Here is the link to the paper.


The authors consider 2 main problems:

  1. Predicting intraday stock returns only using the intraday market data
  2. Predicting covariance matrix using the predicted stock returns


Dataset consists of 38 stocks from Korea KOSPI with prices sampled every 5 minutes. The date range for the data collection is from 2010-01-04 to 2014-12-30. First 80% of the sample (from 2010-01-04 to 2013-12-24) is taken for training. At each timestamp, the algorithm has access to last 10 log returns for each stock. Log return is computed as \(r_t = \ln(S_t/S_{t-\Delta{t}})\), where \(S_t\) is the stock price at time \(t\), and \(\Delta{t}\) is 5 minutes. The sample contains a total of 1239 trading days and 73,041 five-minute returns (excluding the first ten returns each day) for each stock.

Data Preprocessing

The authors explore various preprocessing techniques. Preprocessed data is fed into the neural network in the prediction stage.

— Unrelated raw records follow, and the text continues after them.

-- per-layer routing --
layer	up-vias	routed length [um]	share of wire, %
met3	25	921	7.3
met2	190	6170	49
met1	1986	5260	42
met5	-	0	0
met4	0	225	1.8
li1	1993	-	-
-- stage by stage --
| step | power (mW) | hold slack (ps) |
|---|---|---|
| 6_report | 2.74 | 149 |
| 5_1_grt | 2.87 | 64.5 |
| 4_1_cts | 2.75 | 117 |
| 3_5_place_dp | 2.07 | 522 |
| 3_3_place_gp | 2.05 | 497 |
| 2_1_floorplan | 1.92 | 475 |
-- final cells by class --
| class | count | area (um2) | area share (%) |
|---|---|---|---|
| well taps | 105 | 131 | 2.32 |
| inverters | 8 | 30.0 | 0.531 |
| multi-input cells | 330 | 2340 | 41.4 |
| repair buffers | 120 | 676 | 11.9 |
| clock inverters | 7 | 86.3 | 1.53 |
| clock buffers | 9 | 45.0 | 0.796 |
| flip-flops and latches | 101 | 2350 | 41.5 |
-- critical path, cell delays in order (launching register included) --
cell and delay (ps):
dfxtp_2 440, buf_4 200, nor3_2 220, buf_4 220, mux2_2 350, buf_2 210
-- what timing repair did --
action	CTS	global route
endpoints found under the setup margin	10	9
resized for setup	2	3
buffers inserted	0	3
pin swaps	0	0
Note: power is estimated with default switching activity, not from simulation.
--- src/rtl/wprot_gate.sv ---
module wprot_gate
    import wprot_pkg::*;
#(
    parameter int NW = NWORDS
) (
    input  logic          we,
    input  logic          blocked,
    input  dec_t          dec,
    output logic [NW-1:0] reg_we
);
    logic pass;

    assign pass = we && (dec.kind == ACC_BANK) && !blocked;

    generate
        for (genvar g = 0; g < NW; g++) begin : g_we
            assign reg_we[g] = pass && (dec.word == word_t'(g));
        end
    endgenerate
endmodule

--- src/rtl/gpio_wprot_guard.sv ---
module gpio_wprot_guard
    import wprot_pkg::*;
#(
    parameter int AW = ADDR_W,
    parameter int DW = DATA_W,
    parameter int NW = NWORDS
) (
    input  logic          clk,
    input  logic          rst,
    input  logic [AW-1:0] bus_addr,
    input  logic [DW-1:0] bus_wdata,
    input  logic          bus_we,
    input  logic          bus_re,
    output logic [DW-1:0] bus_rdata,
    output logic [NW-1:0] reg_we
);
    dec_t      dec;
    wp_state_t st;
    logic      blocked;
    logic      prot_en;
    logic      viol_flag;
    word_t     viol_src;

    wprot_decode #(.AW(AW)) u_dec (
        .addr (bus_addr),
        .dec  (dec)
    );

    wprot_state #(.DW(DW)) u_state (
        .clk     (clk),
        .rst     (rst),
        .we      (bus_we),
        .wdata   (bus_wdata),
        .dec     (dec),
        .blocked (blocked),
        .st      (st)
    );

    wprot_gate #(.NW(NW)) u_gate (
        .we      (bus_we),
        .blocked (blocked),
        .dec     (dec),
        .reg_we  (reg_we)
    );

    assign prot_en   = st.en;
    assign viol_flag = st.flag;
    assign viol_src  = st.src;

    always_ff @(posedge clk) begin
        if (rst) begin
            bus_rdata <= '0;
        end else if (bus_re) begin
            case (dec.kind)
                ACC_MODE:   bus_rdata <= mode_view(st);
                ACC_STATUS: bus_rdata <= status_view(st);
                default:    bus_rdata <= '0;
            endcase
        end
    end
endmodule

--- config.mk ---
export PLATFORM = sky130hd
export DESIGN_NAME = gpio_wprot_guard
export DESIGN_NICKNAME = d
export VERILOG_FILES = /design/src/rtl/wprot_pkg.sv /design/src/rtl/wprot_decode.sv /design/src/rtl/wprot_state.sv /design/src/rtl/wprot_gate.sv /design/src/rtl/gpio_wprot_guard.sv
export SDC_FILE = /design/constraint.sdc
export NUM_CORES = 1
export LEC_CHECK = 0
export ABC_AREA = 1
export BUFFER_PORTS_ARGS = -buffer_cell sky130_fd_sc_hd__buf_2
export CORE_AREA = 2 2 128 130
export DETAILED_ROUTE_END_ITERATION = 7
export DIE_AREA = 0 0 130 132
export RECOVER_POWER = 50
export SLEW_MARGIN = 0
export SYNTH_ARGS = -nofsm -noshare
export SYNTH_HDL_FRONTEND = slang
export SYNTH_SLANG_ARGS = --single-unit
--- constraint.sdc ---
create_clock -name clk -period 1.1 [get_ports clk]
set_input_delay 0 -clock clk [delete_from_list [all_inputs] [get_ports clk]]
set_output_delay 0 -clock clk [all_outputs]
set_load 0.05 [all_outputs]
[config.mk]
export PLATFORM = sky130hd
export DESIGN_NAME = rr_alu
export DESIGN_NICKNAME = d
export VERILOG_FILES = /design/src/rtl/alu_pkg.sv /design/src/rtl/alu_shift.sv /design/src/rtl/alu_adder.sv /design/src/rtl/rr_alu.sv
export SDC_FILE = /design/constraint.sdc
export NUM_CORES = 2
export LEC_CHECK = 0
export BUFFER_PORTS_ARGS = -buffer_cell sky130_fd_sc_hd__buf_2
export CORE_AREA = 2 2 268 270
export DETAILED_ROUTE_END_ITERATION = 12
export DIE_AREA = 0 0 270 272
export SLEW_MARGIN = 20
export SYNTH_ARGS = -nofsm -noshare
export SYNTH_HDL_FRONTEND = slang
export SYNTH_SLANG_ARGS = --single-unit
[constraint.sdc]
create_clock -name clk -period 27.9 [get_ports clk]
set_input_delay 4.185 -clock clk [delete_from_list [all_inputs] [get_ports clk]]
set_output_delay 4.185 -clock clk [all_outputs]
set_load 0.01 [all_outputs]
### src/rtl/can_est_pkg.sv
package can_est_pkg;

  typedef enum logic [1:0] {
    ST_ACTIVE  = 2'd0,
    ST_WARN    = 2'd1,
    ST_PASSIVE = 2'd2,
    ST_BOFF    = 2'd3
  } est_state_e;

  localparam int unsigned NUM_STATES = 4;
  localparam int unsigned NUM_FLAGS  = 5;
  localparam int unsigned STATE_LSB  = 16;
  localparam int unsigned FLAG_LSB   = 24;

  localparam int unsigned A_MODE    = 0;
  localparam int unsigned A_STATUS  = 1;
  localparam int unsigned A_MSK_SET = 2;
  localparam int unsigned A_MSK_CLR = 3;
  localparam int unsigned A_MASK    = 4;
  localparam int unsigned A_COUNT   = 5;

  function automatic est_state_e classify(input int unsigned tx, input int unsigned rx,
                                          input int unsigned warn_lvl,
                                          input int unsigned pass_lvl,
                                          input int unsigned boff_lvl);
    if (tx < warn_lvl && rx < warn_lvl)      return ST_ACTIVE;
    else if (tx < pass_lvl && rx < pass_lvl) return ST_WARN;
    else if (tx < boff_lvl && rx < boff_lvl) return ST_PASSIVE;
    else                                     return ST_BOFF;
  endfunction

  function automatic logic [NUM_STATES-1:0] state_onehot(input est_state_e s);
    return 4'b0001 << s;
  endfunction

  function automatic logic [31:0] pack_counters(input int unsigned tx, input int unsigned rx);
    int unsigned rx_sat;
    rx_sat = (rx > 255) ? 255 : rx;
    return 32'((tx << 16) | rx_sat);
  endfunction

  function automatic logic [31:0] mask_writable();
    logic [31:0] m;
    m = '0;
    for (int i = 0; i < NUM_STATES; i++) m[STATE_LSB + i] = 1'b1;
    for (int i = 0; i < NUM_FLAGS; i++)  m[FLAG_LSB + i]  = 1'b1;
    return m;
  endfunction

endpackage
===== config.mk =====
export PLATFORM = sky130hd
export DESIGN_NAME = cmpout_conditioner
export DESIGN_NICKNAME = d
export VERILOG_FILES = /design/src/rtl/cmpc_pkg.sv /design/src/rtl/cmpc_sync.sv /design/src/rtl/cmpc_glitch_filter.sv /design/src/rtl/cmpc_blanker.sv /design/src/rtl/cmpout_conditioner.sv
export SDC_FILE = /design/constraint.sdc
export NUM_CORES = 1
export LEC_CHECK = 0
export ABC_CLOCK_PERIOD_IN_PS = 3790
export BUFFER_PORTS_ARGS = -buffer_cell sky130_fd_sc_hd__buf_4
export CORE_UTILIZATION = 57
export CTS_CLUSTER_SIZE = 8
export DETAILED_ROUTE_END_ITERATION = 8
export GPL_ROUTABILITY_DRIVEN = 0
export PLACE_DENSITY = 0.86
export SLEW_MARGIN = 20
export SYNTH_ARGS = -nofsm -noshare
export SYNTH_HDL_FRONTEND = slang
export SYNTH_SLANG_ARGS = --single-unit
export TNS_END_PERCENT = 100

===== constraint.sdc =====
create_clock -name clk -period 3.79 [get_ports clk]
set_clock_uncertainty 0.05 [all_clocks]
set_input_delay 0.5685 -clock clk [delete_from_list [all_inputs] [get_ports clk]]
set_output_delay 0.5685 -clock clk [all_outputs]
set_load 0.03 [all_outputs]

===== src/rtl/cmpc_pkg.sv =====
package cmpc_pkg;

    typedef enum logic [1:0] {
        BM_OFF  = 2'd0,
        BM_RISE = 2'd1,
        BM_FALL = 2'd2,
        BM_BOTH = 2'd3
    } blank_mode_e;

    typedef enum logic [1:0] {
        FC_ALWAYS     = 2'd0,
        FC_REF_A      = 2'd1,
        FC_REF_B      = 2'd2,
        FC_ALWAYS_ALT = 2'd3
    } filt_ctrl_e;

    typedef enum logic {
        FLT_STEADY  = 1'b0,
        FLT_QUALIFY = 1'b1
    } flt_state_e;

    typedef enum logic {
        BLK_OPEN = 1'b0,
        BLK_HOLD = 1'b1
    } blk_state_e;

endpackage


===== src/rtl/cmpc_sync.sv =====
module cmpc_sync #(
    parameter int STAGES = 2
) (
    input  logic clk,
    input  logic rst_n,
    input  logic din,
    input  logic en,
    output logic dout
);

    logic [STAGES-1:0] chain_q;

    // Stage k samples stage k-1; stage 0 samples the raw input.
    for (genvar k = 0; k < STAGES; k++) begin : g_stage
        if (k == 0) begin : g_first
            always_ff @(posedge clk or negedge rst_n) begin
                if (!rst_n) chain_q[0] <= 1'b0;
                else        chain_q[0] <= din;
            end
        end else begin : g_next
            always_ff @(posedge clk or negedge rst_n) begin
                if (!rst_n) chain_q[k] <= 1'b0;
                else        chain_q[k] <= chain_q[k-1];
            end
        end
    end

    assign dout = en ? chain_q[STAGES-1] : din;

endmodule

  • RawData: No proprocessing. Raw returns in a 38 * 10 sized vector.
  • PC200: PCA with output dimension 200.
  • PC380: PCA with output dimention 380.
  • AE400: Sparse Autoencoder with output dimension 400. (The autoencoder has 1-hidden layer with size 400.)
  • AE800: Sparse Autoencoder with output dimention 800.

Intraday Stock Return Prediction Approaches

A neural network with 2 hidden layers is compared against a univariate autoregressive model with 10 lagged variables. Sizes of the hidden layers are 200 and 100 respectively. Since this a regression model, the final output is a scalar.

\(h_1 = ReLU(W_1u_t + b_1)\)
\(h_2 = ReLU(W_2h_1 + b_2)\)
\(\hat{r}_{i,t+1} = W_3h_2 + b_3\)

Stock Return Results

Method NMSE
AR(10) 0.9655
ANN (RawData) 0.9937
DNN (RawData) 0.9629
DNN (PCA380) 0.9660
DNN (RBM400) 0.9702
DNN (AE400) 0.9638

NMSE is the normalized Mean Squared Error defined as

\[NMSE = \frac{1}{N} \frac{\sum_{n=1}^N (r_{t+1}^n - \hat{r}_{t+1}^n)^2}{var(r_{t+1}^n)}\]

where \(var()\) is the variance.


Results are certainly a bit underwhelming. However, that’s not really surprising. My own experiments with the US equities intraday data have been similar. I was using an LSTM model to predict the out-of-sample intraday stock returns. It was better than linear regression in some stocks, but a bit worse in other stocks.

The underlying problem with the higher frequency intraday data is the significant amount of noise built into the data. Simply increasing the model capacity by using a neural network is not going to fix that issue.